The chairman of the Redmond giant was unimpressed with the $100 laptop and made a series of nasty remarks towards the device developed by the MIT Media Lab, led by Nicholas Negroponte.
"The last thing you want to do for a shared
use computer is have it be something without a disk ... and with a tiny little screen. If you are going to go have people share the computer, get a broadband connection, and have somebody there who can help support the user, geez, get a decent computer where you can actually read the text and you're not sitting there cranking the thing while you're trying to type," Reuters quoted Gates as saying at the Microsoft Government Leaders Forum.
However, before mocking the $100 laptop, the 'generous' Gates showcased the UMPC, running Windows, not Linux, with an Intel processor, not an AMD one, and with a price ranging between $600 and $1000, not 100 dollars.

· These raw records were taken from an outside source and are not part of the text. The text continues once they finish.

--- config.mk ---
export PLATFORM = sky130hd
export DESIGN_NAME = parity_framer
export DESIGN_NICKNAME = d
export VERILOG_FILES = /design/src/rtl/parity_framer.sv
export SDC_FILE = /design/constraint.sdc
export NUM_CORES = 1
export LEC_CHECK = 0
export ABC_AREA = 1
export BUFFER_PORTS_ARGS = -buffer_cell sky130_fd_sc_hd__buf_4
export CORE_MARGIN = 2
export CORE_UTILIZATION = 55
export CTS_CLUSTER_DIAMETER = 100
export DETAILED_ROUTE_END_ITERATION = 6
export PLACE_DENSITY = 0.91
export RECOVER_POWER = 100
export SLEW_MARGIN = 5
export SYNTH_ARGS = -nofsm -noshare
export SYNTH_HDL_FRONTEND = slang
export SYNTH_SLANG_ARGS = --single-unit
--- constraint.sdc ---
create_clock -name clk -period 8.29 [get_ports clk]
set_input_delay 0.4145 -clock clk [delete_from_list [all_inputs] [get_ports clk]]
set_output_delay 0.4145 -clock clk [all_outputs]
set_load 0.02 [all_outputs]
--- src/rtl/parity_framer.sv ---
module parity_framer #(
  parameter int GW = 6
) (
  input  logic              clk,
  input  logic              rst_n,
  input  logic              in_valid,
  input  logic [3*GW-1:0]   in_payload,
  output logic              out_valid,
  output logic [3*GW+1:0]   out_word,
  output logic              err_check
);
  localparam int PW = 3*GW;
  localparam int WW = PW + 2;
  localparam int CW = $clog2(GW+1);

  function automatic logic [CW-1:0] ones(input logic [GW-1:0] g);
    logic [CW-1:0] n;
    n = '0;
    for (int i = 0; i < GW; i++) n = n + CW'(g[i]);
    return n;
  endfunction

  function automatic logic odd_word(input logic [WW-1:0] w);
    return ^w;
  endfunction

  logic [GW-1:0] grp_a, grp_b, grp_c;
  logic          pay_odd, keep_p1, p1, p2;

  assign grp_a   = in_payload[PW-1:2*GW];
  assign grp_b   = in_payload[2*GW-1:GW];
  assign grp_c   = in_payload[GW-1:0];
  assign pay_odd = ^in_payload;
  assign keep_p1 = ones(grp_a) <= ones(grp_c);
  assign p1      = !pay_odd || keep_p1;
  assign p2      = !pay_odd || !keep_p1;

  always_ff @(posedge clk) begin
    if (!rst_n) begin
      out_valid <= 1'b0;
      out_word  <= '0;
    end else begin
      out_valid <= in_valid;
      if (in_valid) out_word <= {grp_a, p1, grp_b, p2, grp_c};
    end
  end

  assign err_check = out_valid && odd_word(out_word);
endmodule

==> reports/metrics.cfg, run 1 <==
[logic_synthesis]
synth_area_per_cell_um2=6.51
synth_largest_area_cell=dfxtp_1
syn_inst=253
synthesis.nets=287
synth_warnings=0
synth-seq-cells=21
yosys.cell_types.count=20
synth_top_area_share=0.255
ys_seq_area_frac=0.255
netlist_top_cells_area=dfxtp_1, nand2_1, fa_1
syn_area_um2=1650

[cells_and_area]
syn_to_final_growth_pct=16.7
final_nets=329
seq_area_um2=420
fin_util=0.686
num_antenna_cells=0
multi_input_area_um2=1080
design_area_um2=1920
fillers=261
drive_above_1_share=0.109

[detailed_routing]
wl_um=3580
wl_per_cell_um=11.0
drc_errors=4
ant_nets=0
vias=1670
met3_length_um=244
dr_wl_met2_um=1730
wl_met1_um=1580
highest_layer=met4
drtIter0Drc=78
first_pass_iters=7
routed_via_density=5.14

[clock_tree]
clk_latency_ns=0.30
ctsResizeCount=0
cts_buffers=3
hold_buffers=0
tritoncts=done
cts_num_sinks=21
clkTransAtPathRegs_ns=0.11
cts_setup_buffers=0
cts_root_buffer=clkbuf_4
h-tree-depth=1
clockBufferDepth=2

[sta]
fin_setup_tns_ns=0
finalSetupViolations=0
tightest_slew_ns=1.14
fin_crit_ns=2.90
drv_slew=0
slew_headroom=0.242
skew_ns=0
timing.fmax_mhz=345
finalHoldViolCount=0
worst_slack_ns=5.39
grt_setup_unrepaired=false
fin_crit_sh=0.349

[run_status]
outcome=finished, violations left
violations=DRC

[floorplanning]
die_w_um=58.7
rows=19
die-area_um2=3450
coreArea_um2=2810
die_h_um=58.7
io_pins=43
initial_core_util=0.587

[placed_design]
dp_slack_ns=5.12
port_buffers=42
dpl.hpwl_um=2890
gp_congestion=0.887
place_area_um2=1980

[critical_path]
crit_arrival_ns=3.14
start_kind=primary input
endpoint_kind=flip-flop
path_max_fanout=3
crit_required_ns=8.53
crit_type=in2reg

[grt]
antenna_found_initial=0
grt_pass1_wl_um=6500
grt_max_degree=32
grt_pass1_vias=1574
track_usage=0.240
grt_overflow=0

[worst_hold_path]
hp-class=in2reg

[power]
cellLeakagePower_uw=0.00104
ir_worst_vdd_v=0.0000959
p_per_area_nw_per_um2=163

[flow_run]
drv_cap=0

-- logic make-up after synthesis --
logic type,after synthesis,share of synthesized area
XOR/XNOR,22,0.121
flip-flops,21,0.255
adder cells (fa/ha/maj),13,0.126
buffers and inverters,38,0.0873
AND/OR/NAND/NOR,124,0.304
AO/OA/AOI/OAI,35,0.106
-- critical path: stages --
cell and delay (ns):
buf_4 0.12, fa_1 0.53, inv_1 0.05, fa_1 0.48, inv_1 0.04, ha_1 0.17, inv_1 0.06, fa_1 0.40
ha_1 0.30, nand2_1 0.05, o21ai_0 0.13, nand2_1 0.07, nor2_1 0.12, a21oi_1 0.06, o21ai_0 0.14
-- flip-flops by register name (all words and copies together), names as in the netlist --
signal / cells
out_word: 20
out_valid: 1
-- cells in the mapped netlist --
| master | count |
|---|---|
| nor2_1 | 20 |
| xor2_1 | 11 |
| nand2_2 | 3 |
| nand3_1 | 17 |
| o21ai_0 | 19 |
| o21ai_1 | 2 |
| buf_2 | 1 |
| clkinv_1 | 1 |
| clkbuf_1 | 3 |
| nand2_1 | 83 |
| xnor2_1 | 10 |
| inv_1 | 27 |
| dfxtp_1 | 21 |
| fa_1 | 6 |
| ha_1 | 7 |
| xnor2_2 | 1 |
| inv_2 | 5 |
| buf_1 | 1 |
| nand3_2 | 1 |
| a21oi_1 | 14 |
-- metal layers --
metal	track usage	vias to the layer above
met3	0.0330	2
met2	0.432	49
li1	-	872
met5	0	-
met1	0.301	747
met4	0.0617	0
-- where the power goes --
part	internal [µW]	leakage (µW)	switching [µW]	total, µW
clock	18.8	0.0000150	30.9	49.6
sequential	109	0.000175	10.0	120
combinational	56.8	0.000850	87.6	144
total	185	0.00104	128	314
-- final cells by class --
class | count | share of cell area
sequential | 21 | 0.219
tap | 31 | 0.0202
multi-input combinational | 194 | 0.562
inverter | 33 | 0.0644
timing repair buffer | 42 | 0.121
clock buffer | 4 | 0.0137
-- stage by stage --
stage               hold WS [ns]  power [µW]  std cells
global route               0.352         345        325
CTS                        0.348         326        325
detailed placement         0.549         274        321
finish                     0.363         314        325
global placement           0.546         270        321
floorplan                  0.527         230        253
-- path summary, 6_finish.rpt --
check,from,end,slack (ns),depth (start not counted)
max reg2reg,out_word[8]$_SDFFE_PN0P_,out_word[8]$_SDFFE_PN0P_,7.55,2
min,in_payload[11],out_word[12]$_SDFFE_PN0P_,0.36,3
min reg2reg,out_word[16]$_SDFFE_PN0P_,out_word[16]$_SDFFE_PN0P_,0.57,2
max,in_payload[0],out_word[6]$_SDFFE_PN0P_,5.39,15
-- cells in the final DEF, fill, tap and decap left out, types with 7 or more instances in the layout --
cell and n:
nand2_1 84, inv_1 27, clkbuf_1 23, o21ai_0 21, dfxtp_1 21, nor2_1 20
buf_4 20, nand3_1 17, a21oi_1 14, xor2_1 11, xnor2_1 10, ha_1 7
(Power assumes the default switching activity.)
==> inputs of run 2 (changes only) <==
CORE_UTILIZATION = 48   (was 55)
PLACE_DENSITY = 0.84   (was 0.91)
clock period = 2.4 ns   (was 8.29 ns; I/O delays follow)
==> reports/metrics.cfg, run 2 (synthesis results as in run 1) <==
[floorplanning]
initial_core_util=0.498  ; -0.0897
die-area_um2=3920  ; +14%
coreArea_um2=3310  ; +18%
io_pins=43  ; unchanged
die_w_um=62.6  ; +6.6%
die_h_um=62.6  ; +6.6%
rows=21  ; +2

[critical_path]
crit_type=in2reg
endpoint_kind=flip-flop
crit_required_ns=2.65  ; -5.88 ns
crit_arrival_ns=2.79  ; -0.35 ns
cpMostUsedCell=inv_1
crit_chain=buf_4 -> fa_1 -> inv_1 -> fa_1 -> inv_1 -> ha_1 -> inv_1 -> fa_1 -> inv_1 -> ha_1 -> nand2_1 -> o21ai_1 -> nand2_1 -> nor2_2 -> a21oi_1 -> o21ai_1
path_max_fanout=2  ; -1
slowest_stage=fa_1
slowest_delay_ns=0.53  ; about the same
start_kind=primary input

[sta]
fin_crit_ns=2.54
grt_setup_unrepaired=true
finalHoldViolCount=0  ; unchanged
timing.fmax_mhz=393
skew_ns=0  ; unchanged
hold_ws_ns=0.0555  ; -0.307 ns
tightest_slew_ns=0.310  ; -0.827 ns
slew_headroom=0.792  ; +0.550
drv_slew=0  ; unchanged
finalSetupViolations=2  ; +2
fin_crit_sh=1.06
worst_slack_ns=-0.142  ; -5.54 ns

[flow_run]
drv_cap=0  ; unchanged

[detailed_routing]
wl_per_cell_um=10.4  ; -5.4%
drc_errors=0  ; -4
wl_um=3590  ; +0.42%
first_pass_iters=4  ; -3
routed_via_density=4.94  ; -3.8%
ant_nets=0  ; unchanged
drtIter0Drc=55  ; -29%
vias=1705  ; +2.1%

[placed_design]
dp_slack_ns=-0.491  ; -5.61 ns
port_buffers=42  ; unchanged
place_area_um2=2040  ; +2.8%
dpl.hpwl_um=2950  ; +2.0%
gp_congestion=0.782  ; -12%

[clock_tree]
clockBufferDepth=2  ; unchanged
clk_latency_ns=0.30  ; about the same
cts_num_sinks=21  ; unchanged
cts_root_buffer=clkbuf_4
tritoncts=done
h-tree-depth=1  ; unchanged
clkTransAtPathRegs_ns=0.12  ; about the same
cts_buffers=3  ; unchanged
hold_buffers=0  ; unchanged
cts_setup_buffers=0  ; unchanged

[cells_and_area]
final_cell_mix=nand2_1, inv_1, buf_4
largest_register_ff_count=20  ; unchanged
reg.largest.list=out_word x20, out_valid x1
max_flop_register=out_word
syn_to_final_growth_pct=20.5
design_area_um2=1990  ; +3.3%
num_antenna_cells=0  ; unchanged
final_nets=334  ; +1.5%
final_common_cell=nand2_1
fillers=336  ; +29%
drive_above_1_share=0.134  ; +0.0249

[run_status]
outcome=finished, violations left
violations=setup timing

[power]
fin_total_pwr_uw=1100  ; +250%
p_per_area_nw_per_um2=553  ; +240%
ir_worst_vdd_v=0.000241  ; +150%
cellLeakagePower_uw=0.00107  ; +2.5%

[grt]
grt_pass1_wl_um=6270  ; -3.6%
grt_max_degree=32  ; unchanged
grt_overflow=0  ; unchanged
track_usage=0.192  ; -0.0484
antenna_found_initial=0  ; unchanged
grt_pass1_vias=1557  ; -1.1%

[worst_hold_path]
hp-class=in2reg

[run 2: cell count changes in the layout (fill, tap and decap cells not counted), sizes merged]
cell,before,now
clkinv,1,2
clkbuf,26,25
buf,20,25
[run 2: layout make-up]
class                   instances  area (µm²)  share of cell area
well taps                      46        57.6              0.0290
clock buffers                   3        22.5              0.0113
clock inverters                 1        5.00             0.00252
repair buffers                 47         270               0.136
flip-flops and latches         21         420               0.212
multi-input cells             194        1090               0.547
inverters                      33         124              0.0624
[run 2: what timing repair did]
item / 4_1_cts / 5_1_grt
cloned: 0 / 0
endpoints found under the setup margin: 2 / 2
gates resized for setup: 1 / 0
pin swaps: 2 / 1
[run 2: worst max-delay path, delay by kind of cell]
| kind | cells | cell delay [ns] |
|---|---|---|
| buffers and inverters | 5 | 0.32 |
| and+or+nand+nor | 3 | 0.22 |
| adders and majority gates | 5 | 1.85 |
| AOI/OAI and AO/OA | 3 | 0.28 |
[run 2: worst paths after layout]
kind / start / to / slack, ns / depth (start not counted)
setup reg to reg: out_word[12]$_SDFFE_PN0P_ / out_word[12]$_SDFFE_PN0P_ / 1.67 / 2
setup / recovery: in_payload[13] / out_word[6]$_SDFFE_PN0P_ / -0.14 / 16
hold / removal: in_payload[11] / out_word[12]$_SDFFE_PN0P_ / 0.06 / 3
hold reg to reg: out_word[7]$_SDFFE_PN0P_ / out_word[7]$_SDFFE_PN0P_ / 0.58 / 2
[run 2: metal layers]
metal / vias up / track usage / wire length [µm]
li1: 882 / - / -
met1: 787 / 0.226 / 1650
met2: 31 / 0.360 / 1790
met3: 5 / 0.0126 / 105
met4: 0 / 0.0750 / 52
met5: - / 0 / 0
[run 2: stage by stage]
step	utilization	cells	setup TNS [ns]
2_1_floorplan	-	253	-0.419
3_3_place_gp	0.616	341	-0.858
3_5_place_dp	0.616	341	-0.942
4_1_cts	0.625	345	-0.235
5_1_grt	0.600	345	-0.542
6_report	0.600	345	-0.224
[run 2: power breakdown]
| part | switching [µW] | internal, µW | total [µW] |
|---|---|---|---|
| Combinational | 309 | 204 | 513 |
| Sequential | 36.6 | 378 | 415 |
| Clock | 108 | 62.4 | 171 |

Negroponte's laptop will be sold to governments in countries like Nigeria, Brazil, Argentina and Egypt, who will distribute it to every needy child.
We can't refrain from asking what is Mr. Gates thinking when he says that the device should not have a crank, because in the regions where electrical current is not a common commodity, the fact that you can generate it yourself is more than welcome. For Mr. Gates, a price ranging between $600 and $1000 might not be much, but for a family who hardly makes that money in one year, the sum is humongous.
Intel was not too pleased with the MIT device either, Craig Barrett, president of the CPu company, calling it a gadget.
"It turns out what people are looking for is something that has the full functionality of a PC. Reprogrammable to run all the applications of a grown-up PC ... not dependent on servers in the sky to deliver content and capability to them, not dependent for hand cranks for power," Barrett said
Both Gates and Barrett are not happy with the fact that Negroponte's laptop runs Linux and uses an AMD processor, which is unacceptable for the two presidents, but since this is a noble cause, it would have been wiser if they kept their opinions to themselves and stuck to their own achievements.